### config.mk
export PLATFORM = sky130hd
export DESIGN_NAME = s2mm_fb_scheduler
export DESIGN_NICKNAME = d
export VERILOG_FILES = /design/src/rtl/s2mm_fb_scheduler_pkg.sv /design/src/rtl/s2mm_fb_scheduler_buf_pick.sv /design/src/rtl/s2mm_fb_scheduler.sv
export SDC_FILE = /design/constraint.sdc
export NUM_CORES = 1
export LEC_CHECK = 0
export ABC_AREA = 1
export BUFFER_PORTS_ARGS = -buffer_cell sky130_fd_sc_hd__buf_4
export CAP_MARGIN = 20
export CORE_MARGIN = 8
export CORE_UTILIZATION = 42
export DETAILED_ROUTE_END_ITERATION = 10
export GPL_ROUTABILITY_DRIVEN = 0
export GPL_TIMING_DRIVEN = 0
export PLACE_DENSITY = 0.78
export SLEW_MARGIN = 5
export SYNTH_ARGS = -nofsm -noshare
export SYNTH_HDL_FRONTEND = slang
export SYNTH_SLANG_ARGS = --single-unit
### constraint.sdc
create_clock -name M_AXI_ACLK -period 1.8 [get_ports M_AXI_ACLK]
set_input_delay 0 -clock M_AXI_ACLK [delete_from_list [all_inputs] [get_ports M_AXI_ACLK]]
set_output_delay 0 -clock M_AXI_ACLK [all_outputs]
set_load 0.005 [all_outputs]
--- --- ---
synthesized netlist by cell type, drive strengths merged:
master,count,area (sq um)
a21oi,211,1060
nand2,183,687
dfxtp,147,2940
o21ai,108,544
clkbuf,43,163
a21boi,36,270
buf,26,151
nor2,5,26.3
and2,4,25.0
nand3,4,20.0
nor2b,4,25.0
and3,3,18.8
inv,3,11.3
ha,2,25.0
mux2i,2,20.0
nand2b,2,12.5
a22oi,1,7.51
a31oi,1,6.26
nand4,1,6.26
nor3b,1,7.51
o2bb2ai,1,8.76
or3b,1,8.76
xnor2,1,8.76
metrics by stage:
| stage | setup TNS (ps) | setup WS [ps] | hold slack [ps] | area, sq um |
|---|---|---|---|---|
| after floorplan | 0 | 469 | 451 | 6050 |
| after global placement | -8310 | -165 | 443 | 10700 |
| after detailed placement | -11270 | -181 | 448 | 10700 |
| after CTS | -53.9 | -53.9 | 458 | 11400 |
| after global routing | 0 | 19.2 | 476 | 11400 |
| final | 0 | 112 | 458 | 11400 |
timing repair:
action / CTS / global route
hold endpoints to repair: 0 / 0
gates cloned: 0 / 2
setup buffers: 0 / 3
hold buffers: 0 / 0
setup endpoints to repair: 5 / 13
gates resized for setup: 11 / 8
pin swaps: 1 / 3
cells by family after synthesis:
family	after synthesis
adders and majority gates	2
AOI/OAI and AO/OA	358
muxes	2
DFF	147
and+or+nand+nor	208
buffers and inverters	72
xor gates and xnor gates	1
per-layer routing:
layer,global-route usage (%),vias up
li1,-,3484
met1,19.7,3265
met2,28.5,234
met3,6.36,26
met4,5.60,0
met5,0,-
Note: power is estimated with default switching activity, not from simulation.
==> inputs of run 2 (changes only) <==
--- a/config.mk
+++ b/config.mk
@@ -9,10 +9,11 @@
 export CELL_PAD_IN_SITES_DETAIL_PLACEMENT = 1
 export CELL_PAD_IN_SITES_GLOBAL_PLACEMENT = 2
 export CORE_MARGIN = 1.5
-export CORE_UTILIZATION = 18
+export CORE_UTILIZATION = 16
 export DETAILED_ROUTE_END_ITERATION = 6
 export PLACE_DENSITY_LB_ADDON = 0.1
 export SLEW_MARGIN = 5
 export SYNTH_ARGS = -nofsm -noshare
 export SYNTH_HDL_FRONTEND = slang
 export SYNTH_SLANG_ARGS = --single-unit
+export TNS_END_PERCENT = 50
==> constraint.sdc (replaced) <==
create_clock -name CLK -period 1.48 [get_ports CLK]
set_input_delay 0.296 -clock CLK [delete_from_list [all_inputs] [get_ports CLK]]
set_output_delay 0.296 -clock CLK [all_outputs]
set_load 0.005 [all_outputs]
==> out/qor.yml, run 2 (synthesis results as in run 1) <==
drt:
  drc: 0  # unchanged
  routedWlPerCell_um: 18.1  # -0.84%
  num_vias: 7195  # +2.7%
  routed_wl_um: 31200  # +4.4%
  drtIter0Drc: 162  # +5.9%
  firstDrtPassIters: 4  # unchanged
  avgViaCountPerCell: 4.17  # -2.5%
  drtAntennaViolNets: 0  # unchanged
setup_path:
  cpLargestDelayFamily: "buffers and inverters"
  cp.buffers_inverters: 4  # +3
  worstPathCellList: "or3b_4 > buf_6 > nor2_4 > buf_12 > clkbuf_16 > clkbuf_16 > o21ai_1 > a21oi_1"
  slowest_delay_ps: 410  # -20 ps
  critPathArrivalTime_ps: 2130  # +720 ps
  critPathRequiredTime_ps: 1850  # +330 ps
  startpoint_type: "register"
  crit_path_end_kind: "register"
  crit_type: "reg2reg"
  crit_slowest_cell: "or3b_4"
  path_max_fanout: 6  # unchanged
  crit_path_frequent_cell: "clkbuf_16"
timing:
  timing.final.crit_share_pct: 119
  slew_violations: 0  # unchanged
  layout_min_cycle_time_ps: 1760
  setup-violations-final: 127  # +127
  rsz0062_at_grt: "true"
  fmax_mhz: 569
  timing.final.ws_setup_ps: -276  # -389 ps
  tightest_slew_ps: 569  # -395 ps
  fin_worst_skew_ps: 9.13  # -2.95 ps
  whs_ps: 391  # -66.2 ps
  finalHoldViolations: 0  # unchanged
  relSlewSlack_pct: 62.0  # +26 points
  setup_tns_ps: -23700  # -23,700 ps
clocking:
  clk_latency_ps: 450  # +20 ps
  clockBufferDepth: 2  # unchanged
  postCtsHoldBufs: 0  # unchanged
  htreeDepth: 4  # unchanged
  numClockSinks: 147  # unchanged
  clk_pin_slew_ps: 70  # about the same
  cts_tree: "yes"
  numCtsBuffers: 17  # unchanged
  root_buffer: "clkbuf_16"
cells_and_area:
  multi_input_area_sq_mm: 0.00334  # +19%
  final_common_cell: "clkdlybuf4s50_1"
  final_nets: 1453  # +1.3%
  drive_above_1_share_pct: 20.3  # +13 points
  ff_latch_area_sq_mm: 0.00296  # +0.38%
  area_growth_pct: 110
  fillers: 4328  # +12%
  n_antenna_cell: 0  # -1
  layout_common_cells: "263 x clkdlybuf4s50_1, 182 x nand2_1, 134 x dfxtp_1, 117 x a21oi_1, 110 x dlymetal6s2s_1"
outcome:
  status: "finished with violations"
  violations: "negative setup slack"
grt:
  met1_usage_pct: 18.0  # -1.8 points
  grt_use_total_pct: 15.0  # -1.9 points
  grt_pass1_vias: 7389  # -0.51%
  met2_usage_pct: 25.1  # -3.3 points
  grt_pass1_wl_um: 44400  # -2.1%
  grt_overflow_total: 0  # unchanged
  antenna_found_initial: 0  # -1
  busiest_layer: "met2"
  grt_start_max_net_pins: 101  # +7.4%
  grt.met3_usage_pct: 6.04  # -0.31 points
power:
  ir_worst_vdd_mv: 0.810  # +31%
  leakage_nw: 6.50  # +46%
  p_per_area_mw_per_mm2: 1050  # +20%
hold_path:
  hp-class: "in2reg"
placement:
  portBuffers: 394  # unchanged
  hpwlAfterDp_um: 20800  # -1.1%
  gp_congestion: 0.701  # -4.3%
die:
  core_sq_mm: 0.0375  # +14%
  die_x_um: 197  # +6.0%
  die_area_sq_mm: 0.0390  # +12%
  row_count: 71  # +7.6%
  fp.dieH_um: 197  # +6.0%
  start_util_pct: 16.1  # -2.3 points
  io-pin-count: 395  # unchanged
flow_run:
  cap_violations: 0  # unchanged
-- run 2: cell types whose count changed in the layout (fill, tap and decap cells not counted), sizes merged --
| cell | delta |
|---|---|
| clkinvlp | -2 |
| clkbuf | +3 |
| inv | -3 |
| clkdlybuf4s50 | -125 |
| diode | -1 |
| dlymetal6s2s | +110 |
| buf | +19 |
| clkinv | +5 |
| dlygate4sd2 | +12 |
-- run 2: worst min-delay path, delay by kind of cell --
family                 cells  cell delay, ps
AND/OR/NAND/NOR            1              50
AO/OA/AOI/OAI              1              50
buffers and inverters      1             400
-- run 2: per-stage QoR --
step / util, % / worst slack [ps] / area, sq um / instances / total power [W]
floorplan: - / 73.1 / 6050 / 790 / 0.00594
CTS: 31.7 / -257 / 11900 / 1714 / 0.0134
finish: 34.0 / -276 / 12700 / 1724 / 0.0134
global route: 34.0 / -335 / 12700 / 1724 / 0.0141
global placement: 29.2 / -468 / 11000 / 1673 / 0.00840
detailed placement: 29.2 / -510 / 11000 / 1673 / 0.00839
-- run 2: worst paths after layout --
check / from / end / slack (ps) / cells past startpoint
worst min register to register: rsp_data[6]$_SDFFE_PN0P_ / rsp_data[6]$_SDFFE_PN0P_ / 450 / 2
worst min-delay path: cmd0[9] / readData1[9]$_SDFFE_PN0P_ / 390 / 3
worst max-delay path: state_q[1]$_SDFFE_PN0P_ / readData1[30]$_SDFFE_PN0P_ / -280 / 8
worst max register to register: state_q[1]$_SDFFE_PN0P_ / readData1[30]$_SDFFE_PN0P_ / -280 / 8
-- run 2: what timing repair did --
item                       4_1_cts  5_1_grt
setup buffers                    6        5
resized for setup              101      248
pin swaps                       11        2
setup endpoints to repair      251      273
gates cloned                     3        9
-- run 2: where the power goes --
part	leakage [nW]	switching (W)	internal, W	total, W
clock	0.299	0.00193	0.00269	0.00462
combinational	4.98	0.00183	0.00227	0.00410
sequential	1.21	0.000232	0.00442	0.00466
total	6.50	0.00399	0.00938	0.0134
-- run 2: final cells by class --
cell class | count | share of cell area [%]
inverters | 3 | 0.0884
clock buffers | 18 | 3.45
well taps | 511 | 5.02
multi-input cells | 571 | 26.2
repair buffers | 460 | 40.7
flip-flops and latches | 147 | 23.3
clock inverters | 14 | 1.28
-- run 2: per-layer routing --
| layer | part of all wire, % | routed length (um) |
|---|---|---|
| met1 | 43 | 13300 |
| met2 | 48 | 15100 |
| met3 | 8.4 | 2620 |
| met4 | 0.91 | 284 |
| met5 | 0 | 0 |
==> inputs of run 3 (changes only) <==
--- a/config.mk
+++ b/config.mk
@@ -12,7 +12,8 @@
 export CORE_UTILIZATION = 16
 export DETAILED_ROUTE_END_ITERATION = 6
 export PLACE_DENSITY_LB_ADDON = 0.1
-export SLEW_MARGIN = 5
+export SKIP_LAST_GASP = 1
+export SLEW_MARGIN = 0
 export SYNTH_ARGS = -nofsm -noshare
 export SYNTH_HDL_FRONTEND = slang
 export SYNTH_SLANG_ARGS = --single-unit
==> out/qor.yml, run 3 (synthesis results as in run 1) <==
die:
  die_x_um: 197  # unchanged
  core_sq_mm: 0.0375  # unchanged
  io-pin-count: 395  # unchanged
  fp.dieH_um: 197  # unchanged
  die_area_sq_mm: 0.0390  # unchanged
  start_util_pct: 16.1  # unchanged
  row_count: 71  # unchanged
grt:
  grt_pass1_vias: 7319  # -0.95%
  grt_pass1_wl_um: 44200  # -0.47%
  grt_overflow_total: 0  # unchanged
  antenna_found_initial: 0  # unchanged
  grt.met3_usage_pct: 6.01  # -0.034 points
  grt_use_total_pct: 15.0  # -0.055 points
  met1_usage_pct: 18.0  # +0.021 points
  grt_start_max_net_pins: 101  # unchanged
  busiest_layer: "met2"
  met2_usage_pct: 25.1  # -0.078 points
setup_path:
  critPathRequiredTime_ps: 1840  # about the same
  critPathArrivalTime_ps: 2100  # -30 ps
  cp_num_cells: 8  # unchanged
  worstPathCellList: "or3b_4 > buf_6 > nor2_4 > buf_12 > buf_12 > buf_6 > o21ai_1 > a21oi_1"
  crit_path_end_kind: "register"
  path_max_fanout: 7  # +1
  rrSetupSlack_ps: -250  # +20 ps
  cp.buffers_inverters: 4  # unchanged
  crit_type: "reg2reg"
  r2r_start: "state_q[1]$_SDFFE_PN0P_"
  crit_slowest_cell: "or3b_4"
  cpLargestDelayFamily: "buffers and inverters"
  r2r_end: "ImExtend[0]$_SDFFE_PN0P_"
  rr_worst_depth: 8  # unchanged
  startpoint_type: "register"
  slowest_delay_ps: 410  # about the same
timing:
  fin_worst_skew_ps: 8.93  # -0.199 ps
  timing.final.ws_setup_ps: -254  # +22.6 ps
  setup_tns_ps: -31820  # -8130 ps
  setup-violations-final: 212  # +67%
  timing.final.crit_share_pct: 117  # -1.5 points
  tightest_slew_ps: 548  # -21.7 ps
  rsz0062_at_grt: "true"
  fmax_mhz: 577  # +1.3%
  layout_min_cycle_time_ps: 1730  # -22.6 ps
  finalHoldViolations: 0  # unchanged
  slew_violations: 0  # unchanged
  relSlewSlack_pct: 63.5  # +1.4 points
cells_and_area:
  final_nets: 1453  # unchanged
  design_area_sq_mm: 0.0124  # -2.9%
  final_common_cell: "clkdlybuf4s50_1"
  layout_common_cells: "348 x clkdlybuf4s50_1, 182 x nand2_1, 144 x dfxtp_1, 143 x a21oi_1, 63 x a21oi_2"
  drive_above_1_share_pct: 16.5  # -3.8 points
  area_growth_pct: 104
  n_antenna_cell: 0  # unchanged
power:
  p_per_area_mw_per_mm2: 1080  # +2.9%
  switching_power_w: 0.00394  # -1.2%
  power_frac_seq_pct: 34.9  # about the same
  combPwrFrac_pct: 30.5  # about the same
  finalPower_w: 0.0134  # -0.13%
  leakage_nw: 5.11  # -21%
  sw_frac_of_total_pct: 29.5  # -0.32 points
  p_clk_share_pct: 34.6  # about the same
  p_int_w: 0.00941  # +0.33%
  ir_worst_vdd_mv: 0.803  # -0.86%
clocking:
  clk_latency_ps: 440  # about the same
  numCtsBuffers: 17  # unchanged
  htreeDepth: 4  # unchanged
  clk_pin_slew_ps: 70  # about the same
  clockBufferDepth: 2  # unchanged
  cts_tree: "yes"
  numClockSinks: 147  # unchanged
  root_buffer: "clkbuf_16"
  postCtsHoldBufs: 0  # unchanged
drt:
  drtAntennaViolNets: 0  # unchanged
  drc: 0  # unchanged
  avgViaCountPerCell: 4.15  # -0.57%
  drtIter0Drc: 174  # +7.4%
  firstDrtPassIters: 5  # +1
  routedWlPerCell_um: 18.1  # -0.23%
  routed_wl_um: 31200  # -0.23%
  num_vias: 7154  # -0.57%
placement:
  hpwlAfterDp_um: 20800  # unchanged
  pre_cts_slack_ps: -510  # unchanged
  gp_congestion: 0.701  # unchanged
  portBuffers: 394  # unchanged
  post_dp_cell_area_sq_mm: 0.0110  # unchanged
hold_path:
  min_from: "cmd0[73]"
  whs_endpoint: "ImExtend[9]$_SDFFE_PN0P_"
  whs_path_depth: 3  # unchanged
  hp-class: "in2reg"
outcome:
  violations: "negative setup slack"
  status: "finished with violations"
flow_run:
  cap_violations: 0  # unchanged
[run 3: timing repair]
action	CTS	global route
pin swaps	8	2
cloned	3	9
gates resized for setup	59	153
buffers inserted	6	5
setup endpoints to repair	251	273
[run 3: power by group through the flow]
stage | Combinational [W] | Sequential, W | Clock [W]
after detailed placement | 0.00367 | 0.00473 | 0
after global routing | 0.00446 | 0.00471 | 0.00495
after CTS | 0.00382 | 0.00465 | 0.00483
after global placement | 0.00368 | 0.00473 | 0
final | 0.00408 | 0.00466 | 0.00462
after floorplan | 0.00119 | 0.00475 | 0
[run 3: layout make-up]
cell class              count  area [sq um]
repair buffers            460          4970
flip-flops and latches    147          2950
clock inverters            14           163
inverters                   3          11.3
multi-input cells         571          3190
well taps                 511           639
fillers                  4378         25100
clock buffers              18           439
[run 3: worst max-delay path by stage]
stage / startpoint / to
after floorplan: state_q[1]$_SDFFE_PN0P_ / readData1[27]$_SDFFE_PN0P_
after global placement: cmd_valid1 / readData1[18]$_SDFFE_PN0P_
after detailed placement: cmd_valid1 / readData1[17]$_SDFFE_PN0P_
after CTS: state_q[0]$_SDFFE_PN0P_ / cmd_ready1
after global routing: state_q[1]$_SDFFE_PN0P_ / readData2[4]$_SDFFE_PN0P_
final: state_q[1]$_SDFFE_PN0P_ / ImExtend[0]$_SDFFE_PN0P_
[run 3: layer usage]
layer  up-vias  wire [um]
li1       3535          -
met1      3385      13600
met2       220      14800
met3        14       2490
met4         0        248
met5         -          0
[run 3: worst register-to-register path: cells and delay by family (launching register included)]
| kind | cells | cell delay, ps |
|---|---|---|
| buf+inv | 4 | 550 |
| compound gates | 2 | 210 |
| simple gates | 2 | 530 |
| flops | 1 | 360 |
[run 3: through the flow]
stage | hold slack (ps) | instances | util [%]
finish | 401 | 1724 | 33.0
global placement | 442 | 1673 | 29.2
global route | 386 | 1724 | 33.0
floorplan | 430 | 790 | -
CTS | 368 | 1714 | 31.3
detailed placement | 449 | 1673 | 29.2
--- --- ---
Looking at the records above, tally the lines holding "firstDrtPassIters" and reply with that number only.

2